Closures in Go

A Simple Closure

Informally, a closure is an object that refers to both a function and an environment of variables that the function can access.

For example, consider makeAdder1:

func makeAdder1(n int) func(int) int {
    f := func(a int) int {
        return n + a // n refers to the n passed-in to makeAdder1
    }
    return f // n escapes from makeAdder1
}

func test1() {
    add1 := makeAdder1(1)
    fmt.Println(add1(add1(3)))
}

It takes an int n as input and returns a new function f with signature func(int) int, such that f(a) returns n + a. The function f is a closure because f refers to a variable (namely n) that was not defined inside f.

A Closure for Generating Fibonacci Numbers

The Fibonacci numbers are the sequence 1, 1, 2, 3, 5, 8, 13, …. The first two numbers are 1 and 1, and then every number after those equals the sum of the two numbers before, e.g. 13 = 5 + 8.

Here’s a nice function that returns a closure that, when called, returns the next Fibonacci number:

// genFib() returns a function that, every time it is called,
// returns the next Fibonacci number
func genFib() func() int {
    a, b := 0, 1
    return func() int {
        a, b = b, a+b
        return a
    }
}

func test() {
    nextFib := genFib()

    //
    // prints the first 10 Fibonacci numbers
    //
    for i := 0; i < 10; i++ {
        fmt.Printf("nextFib() = %v\n", nextFib())
    }
}

A More Sophisticated Closure

In this next example, the function makeAdder2 returns two closures that share the same environment:

func makeAdder2() (func() int, func() int) {
    i := 0
    add := func() int {
        i++ // i is the i local to makeAdder2 defined above
        return i
    }

    get := func() int {
        return i // i is not local to get
    }

    return add, get // i escapes from makeAdder2
}

func test2() {
    incr, get := makeAdder2()
    fmt.Println(get())
    incr()
    incr()
    fmt.Println(get())
}

makeAdder2 returns two closures: the first adds 1 to the closed-over variable i, and the second returns the current value of i.

The tricky part here is that the two returned closures refer to the variable i that is local in makeAdder2. If i were stored on the call stack (like regular local variables), then when makeAdder2 ends i would no longer exist — causing add/get to not work!

So for these two closures to work correctly, i needs to be stored in a location that is still accessible after makeAdder2 is done.
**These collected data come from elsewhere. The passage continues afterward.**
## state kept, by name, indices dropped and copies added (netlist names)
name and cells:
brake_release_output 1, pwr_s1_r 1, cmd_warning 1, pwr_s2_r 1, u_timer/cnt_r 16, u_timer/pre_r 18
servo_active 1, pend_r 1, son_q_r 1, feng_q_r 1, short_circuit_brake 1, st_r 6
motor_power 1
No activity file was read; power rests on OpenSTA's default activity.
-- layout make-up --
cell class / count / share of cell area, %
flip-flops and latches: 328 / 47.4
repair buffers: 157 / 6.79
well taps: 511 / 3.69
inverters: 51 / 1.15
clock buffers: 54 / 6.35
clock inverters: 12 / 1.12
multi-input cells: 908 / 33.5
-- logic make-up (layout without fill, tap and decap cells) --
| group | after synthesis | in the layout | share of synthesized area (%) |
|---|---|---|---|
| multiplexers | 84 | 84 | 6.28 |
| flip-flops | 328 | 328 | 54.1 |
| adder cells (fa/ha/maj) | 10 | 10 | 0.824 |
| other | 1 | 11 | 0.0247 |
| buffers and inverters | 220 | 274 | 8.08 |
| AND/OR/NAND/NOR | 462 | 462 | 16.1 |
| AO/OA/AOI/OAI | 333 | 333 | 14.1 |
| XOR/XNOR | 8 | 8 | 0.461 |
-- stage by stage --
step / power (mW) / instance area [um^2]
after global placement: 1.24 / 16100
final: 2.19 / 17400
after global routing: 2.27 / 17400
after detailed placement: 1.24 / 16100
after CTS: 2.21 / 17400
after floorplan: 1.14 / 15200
`config.mk`:
```
export PLATFORM = sky130hd
export DESIGN_NAME = fswp_top
export DESIGN_NICKNAME = d
export VERILOG_FILES = /design/src/hdl/fswp_pkg.sv /design/src/hdl/fswp_top.sv
export SDC_FILE = /design/constraint.sdc
export NUM_CORES = 1
export LEC_CHECK = 0
export BUFFER_PORTS_ARGS = -buffer_cell sky130_fd_sc_hd__buf_2
export CORE_MARGIN = 2
export CORE_UTILIZATION = 34
export CTS_CLUSTER_SIZE = 28
export DETAILED_ROUTE_END_ITERATION = 16
export PLACE_DENSITY = 0.63
export SYNTH_ARGS = -nofsm -noshare
export SYNTH_HDL_FRONTEND = slang
export SYNTH_SLANG_ARGS = --single-unit
```
`constraint.sdc`:
```
create_clock -name clk -period 4.92 [get_ports clk]
set_input_delay 0.984 -clock clk [delete_from_list [all_inputs] [get_ports clk]]
set_output_delay 0.984 -clock clk [all_outputs]
set_load 0.02 [all_outputs]
```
Go automatically determines when a variable like i “escapes” from a function, and can thus ensure that i is stored in an accessible location.

Notice that the add and get closures share the same i variable. They thus operate on the same underlying variable, which makes them similar to methods in object-oriented programming.

Questions

  1. In your own words, describe what a closure is. Try to be as clear and precise as possible.

  2. What does it mean when we say that a variable escapes from a function?

  3. How does Go handle closures that refer to variables that have been defined outside of the closure?

  4. Make a function called genMult(n int) that returns a closure f() such that every time f() is called it returns n, and after that ever time it’s called it returns a value that is n more than the previous value.

    For example:

    f := genMult(5)
fmt.Println(f())  // returns 5
fmt.Println(f())  // returns 10
fmt.Println(f())  // returns 15

  5. Modify makeAdder2 to return one more closure called reset() that, when called, sets the value of the closed-over variable i to 0. Test it to make sure it works correctly.